*** Opening DATASET EXCERPTS ***
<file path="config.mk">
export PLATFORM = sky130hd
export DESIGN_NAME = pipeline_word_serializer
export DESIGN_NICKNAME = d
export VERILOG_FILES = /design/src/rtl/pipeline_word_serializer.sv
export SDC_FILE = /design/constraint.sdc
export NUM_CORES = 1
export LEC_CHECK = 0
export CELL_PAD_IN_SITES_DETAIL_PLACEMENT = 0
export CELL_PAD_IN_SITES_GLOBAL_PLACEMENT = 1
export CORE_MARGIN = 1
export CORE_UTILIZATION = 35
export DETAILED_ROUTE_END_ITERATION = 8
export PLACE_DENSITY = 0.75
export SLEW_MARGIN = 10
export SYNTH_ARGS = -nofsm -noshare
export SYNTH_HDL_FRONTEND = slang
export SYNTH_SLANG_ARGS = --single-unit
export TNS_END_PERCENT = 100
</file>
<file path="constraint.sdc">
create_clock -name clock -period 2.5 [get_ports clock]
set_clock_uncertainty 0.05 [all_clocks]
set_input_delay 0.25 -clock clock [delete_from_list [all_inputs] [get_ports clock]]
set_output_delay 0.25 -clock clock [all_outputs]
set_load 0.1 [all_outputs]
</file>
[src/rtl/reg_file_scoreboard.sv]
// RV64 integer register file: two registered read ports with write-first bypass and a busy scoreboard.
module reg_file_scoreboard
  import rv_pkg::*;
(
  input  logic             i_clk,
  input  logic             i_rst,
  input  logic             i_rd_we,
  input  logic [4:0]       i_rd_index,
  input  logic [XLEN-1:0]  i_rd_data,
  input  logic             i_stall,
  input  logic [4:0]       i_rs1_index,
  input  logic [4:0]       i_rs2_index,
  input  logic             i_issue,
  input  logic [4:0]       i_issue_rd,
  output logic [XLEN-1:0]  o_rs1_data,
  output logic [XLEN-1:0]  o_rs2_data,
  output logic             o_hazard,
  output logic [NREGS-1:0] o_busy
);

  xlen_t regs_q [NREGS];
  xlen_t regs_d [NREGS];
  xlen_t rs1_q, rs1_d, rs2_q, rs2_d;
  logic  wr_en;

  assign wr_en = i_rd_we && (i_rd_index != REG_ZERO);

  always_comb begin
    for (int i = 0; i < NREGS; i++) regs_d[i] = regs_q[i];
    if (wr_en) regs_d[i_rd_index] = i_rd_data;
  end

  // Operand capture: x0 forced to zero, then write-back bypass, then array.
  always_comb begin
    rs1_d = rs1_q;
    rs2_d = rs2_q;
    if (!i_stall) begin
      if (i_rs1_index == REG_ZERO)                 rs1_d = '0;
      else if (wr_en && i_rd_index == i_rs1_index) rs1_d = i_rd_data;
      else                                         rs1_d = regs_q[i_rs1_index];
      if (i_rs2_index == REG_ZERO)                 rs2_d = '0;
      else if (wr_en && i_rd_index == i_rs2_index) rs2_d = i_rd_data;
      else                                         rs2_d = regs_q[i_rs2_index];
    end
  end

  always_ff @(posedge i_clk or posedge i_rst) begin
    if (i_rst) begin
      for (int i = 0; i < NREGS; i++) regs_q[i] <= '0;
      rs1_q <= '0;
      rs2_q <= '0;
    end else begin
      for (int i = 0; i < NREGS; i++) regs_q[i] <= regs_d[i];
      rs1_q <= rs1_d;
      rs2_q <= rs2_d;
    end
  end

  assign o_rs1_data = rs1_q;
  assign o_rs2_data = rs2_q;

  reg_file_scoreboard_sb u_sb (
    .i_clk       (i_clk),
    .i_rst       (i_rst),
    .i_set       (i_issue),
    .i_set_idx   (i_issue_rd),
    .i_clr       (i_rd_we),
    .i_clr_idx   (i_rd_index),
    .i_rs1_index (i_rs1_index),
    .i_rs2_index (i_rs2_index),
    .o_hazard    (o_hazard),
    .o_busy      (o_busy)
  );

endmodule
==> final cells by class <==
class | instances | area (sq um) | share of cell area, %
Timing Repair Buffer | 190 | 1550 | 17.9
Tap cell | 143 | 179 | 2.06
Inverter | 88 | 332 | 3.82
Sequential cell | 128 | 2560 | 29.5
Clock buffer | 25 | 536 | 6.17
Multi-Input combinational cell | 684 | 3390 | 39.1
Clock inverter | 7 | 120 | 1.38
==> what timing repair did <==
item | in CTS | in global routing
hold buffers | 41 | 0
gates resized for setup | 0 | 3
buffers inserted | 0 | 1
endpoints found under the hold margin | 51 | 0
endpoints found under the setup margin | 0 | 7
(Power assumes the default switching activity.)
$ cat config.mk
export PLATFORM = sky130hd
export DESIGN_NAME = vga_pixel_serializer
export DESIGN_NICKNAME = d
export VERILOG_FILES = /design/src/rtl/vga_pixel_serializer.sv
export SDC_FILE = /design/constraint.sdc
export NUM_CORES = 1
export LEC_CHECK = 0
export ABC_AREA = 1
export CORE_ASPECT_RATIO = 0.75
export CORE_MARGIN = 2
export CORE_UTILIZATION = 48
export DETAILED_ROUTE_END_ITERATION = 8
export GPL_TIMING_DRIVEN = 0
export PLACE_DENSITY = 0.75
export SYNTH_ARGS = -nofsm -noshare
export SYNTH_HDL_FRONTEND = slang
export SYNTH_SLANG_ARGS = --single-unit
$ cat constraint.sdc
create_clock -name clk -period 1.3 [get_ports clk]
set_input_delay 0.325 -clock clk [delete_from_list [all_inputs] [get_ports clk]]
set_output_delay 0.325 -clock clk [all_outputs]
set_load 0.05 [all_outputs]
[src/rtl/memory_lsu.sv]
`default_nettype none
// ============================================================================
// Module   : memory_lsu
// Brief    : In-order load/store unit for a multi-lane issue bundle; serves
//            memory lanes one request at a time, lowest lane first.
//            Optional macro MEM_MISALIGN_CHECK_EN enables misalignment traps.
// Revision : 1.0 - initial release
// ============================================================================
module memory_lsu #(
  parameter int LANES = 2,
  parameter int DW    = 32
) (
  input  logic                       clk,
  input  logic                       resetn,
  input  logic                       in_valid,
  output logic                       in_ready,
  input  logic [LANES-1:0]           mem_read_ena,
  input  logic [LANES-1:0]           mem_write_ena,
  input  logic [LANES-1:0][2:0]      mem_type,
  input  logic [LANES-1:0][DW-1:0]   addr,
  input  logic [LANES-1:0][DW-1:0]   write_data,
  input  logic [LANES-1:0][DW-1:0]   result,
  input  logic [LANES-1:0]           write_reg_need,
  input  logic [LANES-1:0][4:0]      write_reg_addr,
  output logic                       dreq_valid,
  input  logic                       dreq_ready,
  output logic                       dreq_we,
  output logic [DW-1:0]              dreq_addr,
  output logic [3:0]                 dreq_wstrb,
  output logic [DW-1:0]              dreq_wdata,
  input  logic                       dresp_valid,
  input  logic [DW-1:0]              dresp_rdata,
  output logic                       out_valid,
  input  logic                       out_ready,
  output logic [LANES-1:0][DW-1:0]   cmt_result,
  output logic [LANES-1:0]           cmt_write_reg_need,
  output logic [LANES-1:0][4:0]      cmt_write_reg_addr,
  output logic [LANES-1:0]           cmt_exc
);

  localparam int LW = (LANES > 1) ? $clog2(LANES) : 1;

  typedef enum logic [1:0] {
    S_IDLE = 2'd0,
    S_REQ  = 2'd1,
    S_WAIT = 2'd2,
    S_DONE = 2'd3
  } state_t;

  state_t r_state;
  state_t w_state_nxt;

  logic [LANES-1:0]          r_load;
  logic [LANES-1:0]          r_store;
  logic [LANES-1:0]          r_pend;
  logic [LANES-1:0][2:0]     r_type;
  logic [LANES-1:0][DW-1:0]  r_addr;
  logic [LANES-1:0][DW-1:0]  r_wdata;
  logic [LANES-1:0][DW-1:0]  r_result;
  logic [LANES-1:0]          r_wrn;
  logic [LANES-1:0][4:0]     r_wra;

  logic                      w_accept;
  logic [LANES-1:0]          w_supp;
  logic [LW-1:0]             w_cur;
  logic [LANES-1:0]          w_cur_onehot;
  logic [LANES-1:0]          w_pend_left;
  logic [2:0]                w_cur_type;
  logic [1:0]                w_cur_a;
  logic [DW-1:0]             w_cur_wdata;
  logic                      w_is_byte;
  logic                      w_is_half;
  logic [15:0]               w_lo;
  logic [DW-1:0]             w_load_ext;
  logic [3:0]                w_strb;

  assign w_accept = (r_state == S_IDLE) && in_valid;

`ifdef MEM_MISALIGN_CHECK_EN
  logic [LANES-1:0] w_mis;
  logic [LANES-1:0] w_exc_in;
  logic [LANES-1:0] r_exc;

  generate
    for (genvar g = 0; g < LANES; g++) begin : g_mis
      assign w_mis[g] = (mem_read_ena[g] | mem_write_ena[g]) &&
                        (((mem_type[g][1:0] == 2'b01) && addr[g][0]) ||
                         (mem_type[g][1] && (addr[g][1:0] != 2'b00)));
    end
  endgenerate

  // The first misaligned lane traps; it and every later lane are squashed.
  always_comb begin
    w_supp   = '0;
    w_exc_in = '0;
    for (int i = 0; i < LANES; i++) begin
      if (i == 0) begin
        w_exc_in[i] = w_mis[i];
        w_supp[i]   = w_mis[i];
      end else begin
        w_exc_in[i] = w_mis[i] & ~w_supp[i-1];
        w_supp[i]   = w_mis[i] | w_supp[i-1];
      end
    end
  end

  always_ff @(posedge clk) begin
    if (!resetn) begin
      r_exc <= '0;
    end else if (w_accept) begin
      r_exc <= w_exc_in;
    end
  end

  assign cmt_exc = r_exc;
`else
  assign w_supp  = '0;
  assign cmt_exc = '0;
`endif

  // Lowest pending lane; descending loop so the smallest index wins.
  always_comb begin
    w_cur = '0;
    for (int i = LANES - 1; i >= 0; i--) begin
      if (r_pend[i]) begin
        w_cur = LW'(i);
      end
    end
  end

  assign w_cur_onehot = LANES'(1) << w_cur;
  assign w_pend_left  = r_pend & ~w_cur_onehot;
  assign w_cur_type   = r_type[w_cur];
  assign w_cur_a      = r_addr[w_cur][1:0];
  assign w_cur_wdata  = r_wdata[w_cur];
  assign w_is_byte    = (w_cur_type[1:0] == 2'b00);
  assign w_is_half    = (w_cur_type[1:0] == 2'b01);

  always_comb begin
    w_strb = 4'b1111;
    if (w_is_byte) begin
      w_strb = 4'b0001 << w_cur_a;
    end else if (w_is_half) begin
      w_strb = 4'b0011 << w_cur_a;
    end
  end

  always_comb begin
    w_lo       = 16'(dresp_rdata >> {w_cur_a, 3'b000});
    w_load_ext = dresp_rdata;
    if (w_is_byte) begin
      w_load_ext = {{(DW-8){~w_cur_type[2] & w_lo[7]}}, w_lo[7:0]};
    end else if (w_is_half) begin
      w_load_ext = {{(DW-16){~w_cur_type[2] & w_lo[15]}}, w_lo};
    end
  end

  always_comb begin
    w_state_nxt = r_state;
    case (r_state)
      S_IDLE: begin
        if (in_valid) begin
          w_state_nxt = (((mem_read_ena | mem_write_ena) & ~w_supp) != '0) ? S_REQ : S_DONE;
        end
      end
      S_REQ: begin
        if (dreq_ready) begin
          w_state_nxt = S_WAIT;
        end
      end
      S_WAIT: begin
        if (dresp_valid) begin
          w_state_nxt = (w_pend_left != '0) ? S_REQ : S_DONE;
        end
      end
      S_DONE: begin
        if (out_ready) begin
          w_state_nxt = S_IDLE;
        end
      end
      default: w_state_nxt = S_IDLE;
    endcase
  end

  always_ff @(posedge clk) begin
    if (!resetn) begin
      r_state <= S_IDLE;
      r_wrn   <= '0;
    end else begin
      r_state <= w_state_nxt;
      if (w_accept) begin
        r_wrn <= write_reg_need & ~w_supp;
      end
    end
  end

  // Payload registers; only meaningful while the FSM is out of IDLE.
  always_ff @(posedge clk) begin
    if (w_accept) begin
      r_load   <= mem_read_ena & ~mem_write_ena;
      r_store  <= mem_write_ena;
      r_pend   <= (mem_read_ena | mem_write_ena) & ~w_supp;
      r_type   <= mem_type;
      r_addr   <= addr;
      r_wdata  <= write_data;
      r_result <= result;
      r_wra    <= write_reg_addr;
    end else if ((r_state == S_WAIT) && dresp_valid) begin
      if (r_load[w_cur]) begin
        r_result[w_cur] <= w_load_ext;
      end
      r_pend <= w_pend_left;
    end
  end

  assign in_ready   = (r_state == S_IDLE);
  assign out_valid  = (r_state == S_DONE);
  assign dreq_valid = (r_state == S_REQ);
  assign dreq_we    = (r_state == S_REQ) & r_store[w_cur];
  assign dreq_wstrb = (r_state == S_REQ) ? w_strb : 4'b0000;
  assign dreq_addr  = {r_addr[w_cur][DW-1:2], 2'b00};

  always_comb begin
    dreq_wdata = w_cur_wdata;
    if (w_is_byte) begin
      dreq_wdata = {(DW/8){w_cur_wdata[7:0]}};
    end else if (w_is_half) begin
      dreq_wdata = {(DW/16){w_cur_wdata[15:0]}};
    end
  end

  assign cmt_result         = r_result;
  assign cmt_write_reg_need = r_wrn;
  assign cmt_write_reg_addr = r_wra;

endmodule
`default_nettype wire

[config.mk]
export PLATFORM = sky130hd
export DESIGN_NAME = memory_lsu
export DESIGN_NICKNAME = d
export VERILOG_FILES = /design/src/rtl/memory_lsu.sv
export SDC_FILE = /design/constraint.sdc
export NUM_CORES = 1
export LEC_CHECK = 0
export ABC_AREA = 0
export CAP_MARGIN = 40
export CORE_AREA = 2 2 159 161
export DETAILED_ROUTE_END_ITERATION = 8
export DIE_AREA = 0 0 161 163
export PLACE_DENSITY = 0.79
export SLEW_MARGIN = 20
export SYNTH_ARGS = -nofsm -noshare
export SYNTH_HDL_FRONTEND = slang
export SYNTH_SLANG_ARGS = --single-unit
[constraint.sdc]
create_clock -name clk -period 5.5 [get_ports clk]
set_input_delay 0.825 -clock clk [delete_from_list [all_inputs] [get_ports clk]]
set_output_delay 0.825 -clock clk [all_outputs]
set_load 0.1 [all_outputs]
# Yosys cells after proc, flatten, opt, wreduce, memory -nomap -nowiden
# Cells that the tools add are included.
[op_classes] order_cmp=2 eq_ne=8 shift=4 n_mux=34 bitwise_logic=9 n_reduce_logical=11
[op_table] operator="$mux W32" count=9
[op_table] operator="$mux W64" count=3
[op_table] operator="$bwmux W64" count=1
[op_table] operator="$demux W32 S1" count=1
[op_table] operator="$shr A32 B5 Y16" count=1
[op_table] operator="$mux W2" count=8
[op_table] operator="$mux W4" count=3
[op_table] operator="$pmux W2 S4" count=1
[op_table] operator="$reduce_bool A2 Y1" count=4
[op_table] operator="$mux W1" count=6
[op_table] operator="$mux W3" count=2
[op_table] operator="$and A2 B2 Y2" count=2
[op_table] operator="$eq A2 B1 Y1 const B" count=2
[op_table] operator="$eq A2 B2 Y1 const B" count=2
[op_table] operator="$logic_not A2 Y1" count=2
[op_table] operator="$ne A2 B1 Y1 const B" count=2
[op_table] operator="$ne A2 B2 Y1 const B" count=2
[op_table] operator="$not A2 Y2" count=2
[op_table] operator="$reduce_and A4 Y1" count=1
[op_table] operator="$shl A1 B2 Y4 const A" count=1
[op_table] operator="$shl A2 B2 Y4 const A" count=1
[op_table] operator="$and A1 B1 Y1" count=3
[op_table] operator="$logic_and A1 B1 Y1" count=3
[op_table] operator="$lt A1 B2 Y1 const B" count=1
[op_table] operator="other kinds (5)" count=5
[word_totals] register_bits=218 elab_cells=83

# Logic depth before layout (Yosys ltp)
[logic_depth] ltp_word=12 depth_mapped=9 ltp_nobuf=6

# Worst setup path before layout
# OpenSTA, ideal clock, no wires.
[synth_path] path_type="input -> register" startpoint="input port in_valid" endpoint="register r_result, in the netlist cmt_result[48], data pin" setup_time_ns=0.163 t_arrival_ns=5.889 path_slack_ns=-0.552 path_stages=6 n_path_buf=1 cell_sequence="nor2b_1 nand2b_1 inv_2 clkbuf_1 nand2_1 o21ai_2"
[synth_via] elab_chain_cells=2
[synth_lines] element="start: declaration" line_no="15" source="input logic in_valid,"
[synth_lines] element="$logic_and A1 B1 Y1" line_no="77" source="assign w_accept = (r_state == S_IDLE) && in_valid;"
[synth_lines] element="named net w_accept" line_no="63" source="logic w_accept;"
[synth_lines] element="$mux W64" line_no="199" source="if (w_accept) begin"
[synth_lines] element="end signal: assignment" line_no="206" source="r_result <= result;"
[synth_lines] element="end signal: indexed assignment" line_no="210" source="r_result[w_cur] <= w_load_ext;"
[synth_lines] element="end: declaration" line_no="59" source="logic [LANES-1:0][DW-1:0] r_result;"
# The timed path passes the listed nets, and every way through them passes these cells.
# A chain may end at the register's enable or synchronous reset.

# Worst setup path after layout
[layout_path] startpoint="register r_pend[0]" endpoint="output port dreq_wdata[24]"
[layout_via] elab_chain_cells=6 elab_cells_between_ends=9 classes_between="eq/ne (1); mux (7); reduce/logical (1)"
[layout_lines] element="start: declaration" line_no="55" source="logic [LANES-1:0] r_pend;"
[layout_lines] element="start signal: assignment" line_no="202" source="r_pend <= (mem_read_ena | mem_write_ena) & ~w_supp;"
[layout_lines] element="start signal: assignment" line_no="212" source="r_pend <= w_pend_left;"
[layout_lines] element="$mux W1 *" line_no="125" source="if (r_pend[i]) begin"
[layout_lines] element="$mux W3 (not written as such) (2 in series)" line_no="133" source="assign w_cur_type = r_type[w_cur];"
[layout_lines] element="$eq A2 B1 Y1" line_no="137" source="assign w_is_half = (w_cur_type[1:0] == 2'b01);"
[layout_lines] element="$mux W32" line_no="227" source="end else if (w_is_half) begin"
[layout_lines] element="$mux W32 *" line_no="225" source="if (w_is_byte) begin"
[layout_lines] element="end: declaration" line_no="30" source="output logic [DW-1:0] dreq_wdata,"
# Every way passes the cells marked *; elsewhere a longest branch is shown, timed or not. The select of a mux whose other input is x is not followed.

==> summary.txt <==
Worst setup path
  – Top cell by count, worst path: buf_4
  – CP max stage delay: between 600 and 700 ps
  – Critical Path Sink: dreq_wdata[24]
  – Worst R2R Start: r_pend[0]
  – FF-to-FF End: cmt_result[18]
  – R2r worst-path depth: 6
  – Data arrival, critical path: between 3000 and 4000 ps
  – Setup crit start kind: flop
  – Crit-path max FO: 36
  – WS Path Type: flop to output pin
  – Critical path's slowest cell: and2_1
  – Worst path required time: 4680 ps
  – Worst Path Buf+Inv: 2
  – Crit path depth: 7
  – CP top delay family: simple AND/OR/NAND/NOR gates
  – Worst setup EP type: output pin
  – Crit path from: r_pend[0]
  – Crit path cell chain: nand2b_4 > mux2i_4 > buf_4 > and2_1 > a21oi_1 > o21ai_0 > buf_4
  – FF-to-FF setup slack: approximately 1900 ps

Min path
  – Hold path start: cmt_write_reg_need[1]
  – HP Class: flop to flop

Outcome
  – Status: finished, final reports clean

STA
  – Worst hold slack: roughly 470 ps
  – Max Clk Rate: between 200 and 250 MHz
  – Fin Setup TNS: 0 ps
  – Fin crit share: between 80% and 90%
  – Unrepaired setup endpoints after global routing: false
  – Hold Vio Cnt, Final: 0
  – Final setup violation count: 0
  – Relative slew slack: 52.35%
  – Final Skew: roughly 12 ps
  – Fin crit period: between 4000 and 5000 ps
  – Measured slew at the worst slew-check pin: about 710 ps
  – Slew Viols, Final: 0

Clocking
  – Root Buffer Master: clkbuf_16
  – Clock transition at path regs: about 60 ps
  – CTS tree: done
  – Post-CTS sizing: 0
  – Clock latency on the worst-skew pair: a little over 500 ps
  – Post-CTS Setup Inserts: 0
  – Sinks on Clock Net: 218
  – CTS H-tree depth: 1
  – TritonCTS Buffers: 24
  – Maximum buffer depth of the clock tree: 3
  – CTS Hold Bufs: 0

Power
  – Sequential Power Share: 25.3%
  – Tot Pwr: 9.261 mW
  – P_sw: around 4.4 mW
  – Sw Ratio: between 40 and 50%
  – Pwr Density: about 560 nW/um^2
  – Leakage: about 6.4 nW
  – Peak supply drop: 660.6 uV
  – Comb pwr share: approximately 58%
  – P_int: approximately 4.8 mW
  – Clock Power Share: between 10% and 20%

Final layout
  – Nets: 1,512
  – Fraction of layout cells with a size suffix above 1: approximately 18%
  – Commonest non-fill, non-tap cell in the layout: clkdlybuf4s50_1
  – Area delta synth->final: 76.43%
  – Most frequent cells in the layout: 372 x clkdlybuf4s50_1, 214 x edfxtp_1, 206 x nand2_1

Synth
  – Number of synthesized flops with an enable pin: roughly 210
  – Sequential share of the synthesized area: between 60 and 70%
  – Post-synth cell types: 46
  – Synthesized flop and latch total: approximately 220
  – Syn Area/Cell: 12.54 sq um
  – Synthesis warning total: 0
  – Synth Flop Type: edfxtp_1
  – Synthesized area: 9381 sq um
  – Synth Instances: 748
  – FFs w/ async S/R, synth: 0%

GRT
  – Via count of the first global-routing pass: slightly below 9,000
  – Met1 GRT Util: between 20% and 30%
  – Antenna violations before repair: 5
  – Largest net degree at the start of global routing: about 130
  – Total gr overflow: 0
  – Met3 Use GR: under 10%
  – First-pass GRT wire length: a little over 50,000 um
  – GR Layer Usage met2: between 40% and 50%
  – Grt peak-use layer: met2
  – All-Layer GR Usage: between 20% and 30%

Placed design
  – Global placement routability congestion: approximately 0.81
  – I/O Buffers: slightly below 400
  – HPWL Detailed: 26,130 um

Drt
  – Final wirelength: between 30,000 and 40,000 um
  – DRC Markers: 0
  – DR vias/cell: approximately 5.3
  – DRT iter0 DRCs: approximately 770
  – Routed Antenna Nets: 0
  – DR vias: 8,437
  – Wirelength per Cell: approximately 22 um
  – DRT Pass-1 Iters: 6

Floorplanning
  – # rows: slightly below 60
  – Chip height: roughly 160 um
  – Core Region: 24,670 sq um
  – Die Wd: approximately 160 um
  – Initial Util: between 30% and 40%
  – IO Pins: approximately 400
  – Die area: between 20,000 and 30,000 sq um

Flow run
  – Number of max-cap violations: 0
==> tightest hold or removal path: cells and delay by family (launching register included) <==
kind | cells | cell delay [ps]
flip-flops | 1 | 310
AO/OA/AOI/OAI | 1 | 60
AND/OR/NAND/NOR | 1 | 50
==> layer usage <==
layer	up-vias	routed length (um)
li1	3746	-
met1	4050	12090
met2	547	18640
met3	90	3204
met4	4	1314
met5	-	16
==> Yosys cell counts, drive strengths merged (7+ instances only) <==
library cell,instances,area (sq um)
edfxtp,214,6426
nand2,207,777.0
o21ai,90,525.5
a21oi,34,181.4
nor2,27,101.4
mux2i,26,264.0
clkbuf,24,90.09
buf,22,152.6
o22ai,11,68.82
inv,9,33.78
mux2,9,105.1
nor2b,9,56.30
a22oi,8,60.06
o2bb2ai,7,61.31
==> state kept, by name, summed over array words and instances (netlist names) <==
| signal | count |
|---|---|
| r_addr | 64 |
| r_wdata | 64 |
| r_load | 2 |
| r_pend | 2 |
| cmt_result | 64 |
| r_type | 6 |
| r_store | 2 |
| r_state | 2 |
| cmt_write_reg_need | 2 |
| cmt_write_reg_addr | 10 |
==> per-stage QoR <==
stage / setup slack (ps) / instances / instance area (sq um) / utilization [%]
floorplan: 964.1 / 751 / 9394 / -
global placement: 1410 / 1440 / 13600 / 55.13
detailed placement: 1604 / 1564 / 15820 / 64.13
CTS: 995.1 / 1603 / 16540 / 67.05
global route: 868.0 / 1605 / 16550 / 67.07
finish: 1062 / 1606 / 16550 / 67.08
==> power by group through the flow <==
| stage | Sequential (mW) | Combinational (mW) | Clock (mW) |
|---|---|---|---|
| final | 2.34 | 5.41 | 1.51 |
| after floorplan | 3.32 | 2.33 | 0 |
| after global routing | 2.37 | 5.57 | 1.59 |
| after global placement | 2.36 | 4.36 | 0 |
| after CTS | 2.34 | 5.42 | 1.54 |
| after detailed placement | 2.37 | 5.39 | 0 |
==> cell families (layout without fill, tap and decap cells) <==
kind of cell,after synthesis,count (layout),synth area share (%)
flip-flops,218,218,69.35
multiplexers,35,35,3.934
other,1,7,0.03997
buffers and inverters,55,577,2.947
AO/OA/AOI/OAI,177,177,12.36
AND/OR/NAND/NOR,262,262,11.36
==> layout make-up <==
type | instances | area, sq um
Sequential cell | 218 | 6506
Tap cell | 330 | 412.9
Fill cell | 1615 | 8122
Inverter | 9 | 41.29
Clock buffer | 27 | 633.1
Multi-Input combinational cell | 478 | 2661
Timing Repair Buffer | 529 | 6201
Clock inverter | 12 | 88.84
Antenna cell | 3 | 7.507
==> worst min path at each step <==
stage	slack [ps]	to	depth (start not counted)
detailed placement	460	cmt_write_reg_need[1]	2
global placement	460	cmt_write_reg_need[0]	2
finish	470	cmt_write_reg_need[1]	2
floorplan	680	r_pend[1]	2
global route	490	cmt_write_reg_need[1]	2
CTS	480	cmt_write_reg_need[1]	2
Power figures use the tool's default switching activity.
*** Closing DATASET EXCERPTS ***
ACTION ITEM
Gather every line from the entries above where the word "slightly" appears, and copy them.

REPLY
  – Via count of the first global-routing pass: slightly below 9,000
  – I/O Buffers: slightly below 400
  – # rows: slightly below 60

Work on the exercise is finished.